Note that even though single site inference algorithms only update one node at a time, they can still be used to update a block of nodes. What is going to happen internally is that instead of accepting or rejecting a single site proposal immediately after it is made, we condition on it to compute the next proposal, and repeat this process for the remaining nodes in a block. After we are done with all nodes in a block, we then compute the Metropolis-Hastings acceptance probability as if the proposals are made in a single step. (Be aware that many of the single site algorithm only works well when the number of nodes in a block is low, as they might have trouble updating the samples as dimension increases.) On the other hand, multi site inference algorithms, such as GlobalNoUTurnSampler that we are using here, can make proposal for a set of nodes in one go and can take advantage of correlation between multiple nodes. To learn more about the distinctions between the two types of inference methods and how to define your own algorithms, see Custom Proposers.

Mixing multiple inference methods in a block​

Sometimes you might want to use different algorithms to update different random variable families, but stil have them group together in a single block.
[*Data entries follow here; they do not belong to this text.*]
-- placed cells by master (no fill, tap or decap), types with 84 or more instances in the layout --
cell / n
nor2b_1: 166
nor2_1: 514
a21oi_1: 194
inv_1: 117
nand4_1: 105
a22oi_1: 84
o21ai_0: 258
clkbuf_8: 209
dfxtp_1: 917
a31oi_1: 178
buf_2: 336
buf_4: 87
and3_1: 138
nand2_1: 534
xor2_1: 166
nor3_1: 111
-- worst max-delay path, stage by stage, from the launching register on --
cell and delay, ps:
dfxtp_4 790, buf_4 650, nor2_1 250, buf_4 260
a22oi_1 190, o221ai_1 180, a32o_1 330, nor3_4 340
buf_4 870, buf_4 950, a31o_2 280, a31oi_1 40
`src/paging_pkg.sv`:
```
// Package: shared constants and types for the data space paging arbiter.
// Assumes a single system clock domain and an AXI4-Lite register slave.
package paging_pkg;
    localparam int unsigned ADDR_W     = 16;
    localparam int unsigned PAGE_W     = 10;
    localparam int unsigned EXT_W      = 24;
    localparam int unsigned DATA_W     = 16;
    localparam int unsigned LOW_W      = 15;
    localparam int unsigned NUM_MASTER = 3;
    localparam int unsigned UPPER_BIT  = 15;

    // Register byte offsets
    localparam logic [7:0] OFF_READ_PAGE  = 8'h00;
    localparam logic [7:0] OFF_WRITE_PAGE = 8'h04;
    localparam logic [7:0] OFF_PRIORITY   = 8'h08;
    localparam logic [7:0] OFF_STATUS     = 8'h0c;
    localparam logic [7:0] OFF_MASK       = 8'h10;
    localparam logic [7:0] OFF_GRANT      = 8'h14;

    // Reset values and encodings
    localparam logic [PAGE_W-1:0] PAGE_RESET = 10'h001;
    localparam logic [PAGE_W-1:0] PAGE_ZERO  = 10'h000;
    localparam logic [15:0]       PRIO_DEFAULT = 16'h0000;
    localparam logic [15:0]       PRIO_DMA_UP  = 16'h0020;

    // Master indices
    localparam int unsigned M_CPU = 0;
    localparam int unsigned M_DMA = 1;
    localparam int unsigned M_DBG = 2;

    // Status bit positions
    localparam int unsigned ST_TRAP    = 0;
    localparam int unsigned ST_CONTEND = 1;
    localparam int unsigned ST_W       = 2;

    typedef struct packed {
        logic              req;
        logic              we;
        logic [ADDR_W-1:0] effective_addr;
        logic [DATA_W-1:0] wdata;
    } master_req_s;

    typedef struct packed {
        logic              req;
        logic              we;
        logic [EXT_W-1:0]  addr;
        logic [DATA_W-1:0] wdata;
    } mem_req_s;
endpackage

```
`src/page_translate.sv`:
```
// Page translation of one base data address into the extended window.
// Assumes page selectors come from registers on the same clock.
`timescale 1ns/10ps
module page_translate
    import paging_pkg::*;
(
    input  wire logic [ADDR_W-1:0] effective_addr_i,
    input  wire logic              we_i,
    input  wire logic [PAGE_W-1:0] read_page_select_i,
    input  wire logic [PAGE_W-1:0] write_page_select_i,
    output logic      [EXT_W-1:0]  ext_addr_o,
    output logic                   addr_error_o
);
    logic              upper;
    logic [PAGE_W-1:0] page;

    // Page choice and address formation
    assign upper = effective_addr_i[UPPER_BIT];
    assign page  = we_i ? write_page_select_i : read_page_select_i;  // [RULE13]
    // Only the page bits that fit the extended address are used; higher pages alias
    assign ext_addr_o = upper
        ? {page[EXT_W-LOW_W-1:0], effective_addr_i[LOW_W-1:0]}               // [RULE6] [RULE7]
        : {{(EXT_W-LOW_W){1'b0}}, effective_addr_i[LOW_W-1:0]};              // [RULE1]
    // Trap on any page that would land on page zero, aliases included
    assign addr_error_o = upper && (page[EXT_W-LOW_W-1:0] == '0);             // [RULE2] [RULE4]
endmodule

```
`src/data_space_paging_arbiter.sv`:
```
// Data memory access unit: page translation plus three-master arbiter.
// Assumes masters hold requests until granted; memory answers in one cycle.
// Operation
// [RULE1] Lower-half base addresses go straight to page zero regardless of selectors.
// [RULE2] Upper-half addresses never reach page zero when the selector is zero.
// [RULE3] Reset loads both read and write page selectors with one.
// [RULE4] Upper-half access with a zero selector raises an address error trap.
// [RULE5] Software writes of zero to a page selector are ignored.
// [RULE6] Nonzero pages are reached only through upper-half addresses plus the selector.
// [RULE7] Extended address equals page times 32 KB plus low fifteen bits; the code keeps only nine page bits, so pages above 511 alias.
// [RULE8] Arbiter resolves accesses from core, DMA and debug masters.
// [RULE9] Coincident requests grant only the top master; others stall.
// [RULE10] Default order: core highest, DMA next, debug lowest.
// [RULE11] Priority zero gives default; 0x0020 puts DMA above core.
// [RULE12] Masters above and below the core keep their relative order.
// [RULE13] Reads use the read selector, writes use the write selector.
`timescale 1ns/10ps
module data_space_paging_arbiter
    import paging_pkg::*;
(
    input  wire logic                    sys_clk_i,
    input  wire logic                    reset_i,
    input  wire paging_pkg::master_req_s cpu_req_i,
    input  wire paging_pkg::master_req_s dma_req_i,
    input  wire paging_pkg::master_req_s dbg_req_i,
    output logic [2:0]                   grant_o,
    output logic [2:0]                   stall_o,
    output paging_pkg::mem_req_s         mem_req_o,
    output logic                         addr_error_trap_o,
    output logic                         irq_o,
    input  wire logic [7:0]              s_axi_awaddr,
    input  wire logic                    s_axi_awvalid,
    output logic                         s_axi_awready,
    input  wire logic [31:0]             s_axi_wdata,
    input  wire logic [3:0]              s_axi_wstrb,
    input  wire logic                    s_axi_wvalid,
    output logic                         s_axi_wready,
    output logic [1:0]                   s_axi_bresp,
    output logic                         s_axi_bvalid,
    input  wire logic                    s_axi_bready,
    input  wire logic [7:0]              s_axi_araddr,
    input  wire logic                    s_axi_arvalid,
    output logic                         s_axi_arready,
    output logic [31:0]                  s_axi_rdata,
    output logic [1:0]                   s_axi_rresp,
    output logic                         s_axi_rvalid,
    input  wire logic                    s_axi_rready
);
    import paging_pkg::*;

    localparam logic [1:0] RESP_OK  = 2'b00;
    localparam logic [1:0] RESP_ERR = 2'b10;

    // Registers
    logic [PAGE_W-1:0] read_page_q;
    logic [PAGE_W-1:0] write_page_q;
    logic [15:0]       prio_q;
    logic [ST_W-1:0]   status_q;
    logic [ST_W-1:0]   mask_q;
    logic [2:0]        grant_q;
    mem_req_s          mem_q;
    logic              trap_q;

    // AXI state
    logic              aw_held_q;
    logic [7:0]        aw_addr_q;
    logic              w_held_q;
    logic [31:0]       w_data_q;
    logic [3:0]        w_strb_q;
    logic              bvalid_q;
    logic [1:0]        bresp_q;
    logic              rvalid_q;
    logic [31:0]       rdata_q;
    logic [1:0]        rresp_q;

    // Maps a byte offset to a legal register flag
    function automatic logic is_mapped(input logic [7:0] off);
        is_mapped = (off == OFF_READ_PAGE) || (off == OFF_WRITE_PAGE) || (off == OFF_PRIORITY)
                 || (off == OFF_STATUS) || (off == OFF_MASK) || (off == OFF_GRANT);
    endfunction

    // Applies byte strobes to the low half word
    function automatic logic [15:0] merge16(input logic [15:0] old, input logic [31:0] d,
                                             input logic [3:0] s);
        merge16 = {s[1] ? d[15:8] : old[15:8], s[0] ? d[7:0] : old[7:0]};
    endfunction

    // Request bundle as an array
    master_req_s req_a [NUM_MASTER];
    assign req_a[M_CPU] = cpu_req_i;
    assign req_a[M_DMA] = dma_req_i;
    assign req_a[M_DBG] = dbg_req_i;

    logic [2:0] req_vec;
    assign req_vec = {dbg_req_i.req, dma_req_i.req, cpu_req_i.req};  // [RULE8]

    // Priority selection: DMA raised only for the one allowed value
    logic       dma_raised;
    logic [2:0] grant_d;
    assign dma_raised = (prio_q == PRIO_DMA_UP);                      // [RULE11]
    always_comb begin
        grant_d = 3'b000;
        if (dma_raised && req_vec[M_DMA]) begin                       // [RULE12]
            grant_d[M_DMA] = 1'b1;
        end else if (req_vec[M_CPU]) begin                            // [RULE10]
            grant_d[M_CPU] = 1'b1;
        end else if (req_vec[M_DMA]) begin
            grant_d[M_DMA] = 1'b1;
        end else if (req_vec[M_DBG]) begin
            grant_d[M_DBG] = 1'b1;
        end
    end

    // Winner bundle
    master_req_s win;
    assign win = grant_d[M_DMA] ? req_a[M_DMA] : (grant_d[M_DBG] ? req_a[M_DBG] : req_a[M_CPU]);

    // Translation of the winning address
    logic [EXT_W-1:0] ext_addr;
    logic             addr_err;
    page_translate u_translate (
        .effective_addr_i    (win.effective_addr),
        .we_i                (win.we),
        .read_page_select_i  (read_page_q),
        .write_page_select_i (write_page_q),
        .ext_addr_o          (ext_addr),
        .addr_error_o        (addr_err)
    );

    logic any_grant;
    logic contend;
    assign any_grant = |grant_d;
    assign contend   = (req_vec != 3'b000) && ((req_vec & (req_vec - 3'b001)) != 3'b000);

    // Grant and memory request; losers stall this cycle
    assign grant_o           = grant_d;                               // [RULE9]
    assign stall_o           = req_vec & ~grant_d;                    // [RULE9]
    assign mem_req_o         = mem_q;
    assign addr_error_trap_o = trap_q;

    // Memory request register, blocked on address error
    always_ff @(posedge sys_clk_i) begin
        if (reset_i) begin
            mem_q   <= '0;
            trap_q  <= 1'b0;
            grant_q <= 3'b000;
        end else begin
            mem_q.req   <= any_grant && !addr_err;                    // [RULE4]
            mem_q.we    <= win.we;
            mem_q.addr  <= ext_addr;                                  // [RULE7]
            mem_q.wdata <= win.wdata;
            trap_q      <= any_grant && addr_err;                     // [RULE4]
            if (any_grant) begin
                grant_q <= grant_d;
            end
        end
    end

    // AXI write channel decode
    logic        aw_take;
    logic        w_take;
    logic        wr_go;
    logic [7:0]  wr_addr;
    logic [31:0] wr_data;
    logic [3:0]  wr_strb;
    logic        wr_ok;
    assign s_axi_awready = !aw_held_q && !bvalid_q;
    assign s_axi_wready  = !w_held_q && !bvalid_q;
    assign aw_take = s_axi_awvalid && s_axi_awready;
    assign w_take  = s_axi_wvalid && s_axi_wready;
    assign wr_go   = (aw_held_q || aw_take) && (w_held_q || w_take);
    assign wr_addr = aw_held_q ? aw_addr_q : s_axi_awaddr;
    assign wr_data = w_held_q ? w_data_q : s_axi_wdata;
    assign wr_strb = w_held_q ? w_strb_q : s_axi_wstrb;
    assign wr_ok   = is_mapped(wr_addr);

    logic [15:0] wr_half;
    logic [15:0] rp_new;
    logic [15:0] wp_new;
    assign wr_half = merge16(16'h0000, wr_data, wr_strb);
    assign rp_new  = merge16({6'h00, read_page_q}, wr_data, wr_strb);
    assign wp_new  = merge16({6'h00, write_page_q}, wr_data, wr_strb);

    // Write handshake tracking
    always_ff @(posedge sys_clk_i) begin
        if (reset_i) begin
            aw_held_q <= 1'b0;
            aw_addr_q <= 8'h00;
            w_held_q  <= 1'b0;
            w_data_q  <= 32'h0000_0000;
            w_strb_q  <= 4'h0;
            bvalid_q  <= 1'b0;
            bresp_q   <= RESP_OK;
        end else begin
            if (wr_go) begin
                aw_held_q <= 1'b0;
                w_held_q  <= 1'b0;
                bvalid_q  <= 1'b1;
                bresp_q   <= wr_ok ? RESP_OK : RESP_ERR;
            end else begin
                if (aw_take) begin
                    aw_held_q <= 1'b1;
                    aw_addr_q <= s_axi_awaddr;
                end
                if (w_take) begin
                    w_held_q <= 1'b1;
                    w_data_q <= s_axi_wdata;
                    w_strb_q <= s_axi_wstrb;
                end
                if (bvalid_q && s_axi_bready) begin
                    bvalid_q <= 1'b0;
                end
            end
        end
    end

    // Software register updates
    logic [ST_W-1:0] events;
    logic [ST_W-1:0] clr;
    assign events = {contend, any_grant && addr_err};
    assign clr    = (wr_go && wr_addr == OFF_STATUS) ? wr_data[ST_W-1:0] & {ST_W{wr_strb[0]}} : '0;

    always_ff @(posedge sys_clk_i) begin
        if (reset_i) begin
            read_page_q  <= PAGE_RESET;                               // [RULE3]
            write_page_q <= PAGE_RESET;                               // [RULE3]
            prio_q       <= PRIO_DEFAULT;                             // [RULE10]
            status_q     <= '0;
            mask_q       <= '0;
        end else begin
            if (wr_go && wr_addr == OFF_READ_PAGE && rp_new[PAGE_W-1:0] != PAGE_ZERO) begin
                read_page_q <= rp_new[PAGE_W-1:0];                    // [RULE5]
            end
            if (wr_go && wr_addr == OFF_WRITE_PAGE && wp_new[PAGE_W-1:0] != PAGE_ZERO) begin
                write_page_q <= wp_new[PAGE_W-1:0];                   // [RULE5]
            end
            if (wr_go && wr_addr == OFF_PRIORITY) begin
                prio_q <= merge16(prio_q, wr_data, wr_strb);          // [RULE11]
            end
            if (wr_go && wr_addr == OFF_MASK) begin
                mask_q <= wr_half[ST_W-1:0];
            end
            status_q <= (status_q & ~clr) | events;                   // Set beats clear
        end
    end

    assign irq_o         = |(status_q & mask_q);
    assign s_axi_bvalid  = bvalid_q;
    assign s_axi_bresp   = bresp_q;

    // Read channel
    logic [31:0] rd_mux;
    assign s_axi_arready = !rvalid_q;
    assign rd_mux =
        (s_axi_araddr == OFF_READ_PAGE)  ? {22'h000000, read_page_q} :
        (s_axi_araddr == OFF_WRITE_PAGE) ? {22'h000000, write_page_q} :
        (s_axi_araddr == OFF_PRIORITY)   ? {16'h0000, prio_q} :
        (s_axi_araddr == OFF_STATUS)     ? {30'h00000000, status_q} :
        (s_axi_araddr == OFF_MASK)       ? {30'h00000000, mask_q} :
        (s_axi_araddr == OFF_GRANT)      ? {29'h00000000, grant_q} : 32'h0000_0000;

    always_ff @(posedge sys_clk_i) begin
        if (reset_i) begin
            rvalid_q <= 1'b0;
            rdata_q  <= 32'h0000_0000;
            rresp_q  <= RESP_OK;
        end else if (s_axi_arvalid && s_axi_arready) begin
            rvalid_q <= 1'b1;
            rdata_q  <= rd_mux;
            rresp_q  <= is_mapped(s_axi_araddr) ? RESP_OK : RESP_ERR;
        end else if (rvalid_q && s_axi_rready) begin
            rvalid_q <= 1'b0;
        end
    end

    assign s_axi_rvalid = rvalid_q;
    assign s_axi_rdata  = rdata_q;
    assign s_axi_rresp  = rresp_q;
endmodule

```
To do so, you can pass a tuple of inference methods as the value, one for each of the random variable families in the key, for example:

bm.CompositionalInference({
    (mu, sigma): (bm.SingleSiteNewtonianMonteCarlo(), bm.SingleSiteAncestralMetropolisHastings()),
})

which is equivalent to the following, more verbosed syntax with nested CompositionalInference:

bm.CompositionalInference({
    (mu, sigma): CompositionalInference({
        mu: bm.SingleSiteNewtonianMonteCarlo(),
        sigma: bm.SingleSiteAncestralMetropolisHastings(),
    }),
})

In both of these snippets, we will group all instances of mu and sigma into a single block, use SingleSiteNewtonianMonteCarlo() to update all instances of mu and SingleSiteAncestralMetropolisHastings() to update all instances of sigma. Since CompositionalInference itself is just another inference method, you can use it in any places where a inference method is expected.

Use the default inference method for a block​

If you are not planning to change the default inference methods selected by CompositionalInference and only want to define a few blocks in your model, you can use Python's Ellipsis literal, or equivalently, ... (three dots), as the value. For example:

bm.CompositionalInference({
    (x,): ...,
    (mu, sigma): ...,
})

Similar to the previous example, this is also going to create two blocks for our HMM model. However, since we didn't provide any inference method, CompositionalInference will use the default method to update each node in the block instead. Note that this is different from having Ellipsis on the left hand side of the dictionary, i.e.,

bm.CompositionalInference({
    ...: bm.SingleSiteNoUTurnSampler(),
})

which is used to override the default inference method and does not block the nodes automatically (unless you're using a multi-site algorithm, such as bm.GlobalNoUTurnSampler(), which always propose values jointly).

To see a live example of running block inference with CompositionalInference, check out our HMM tutorial.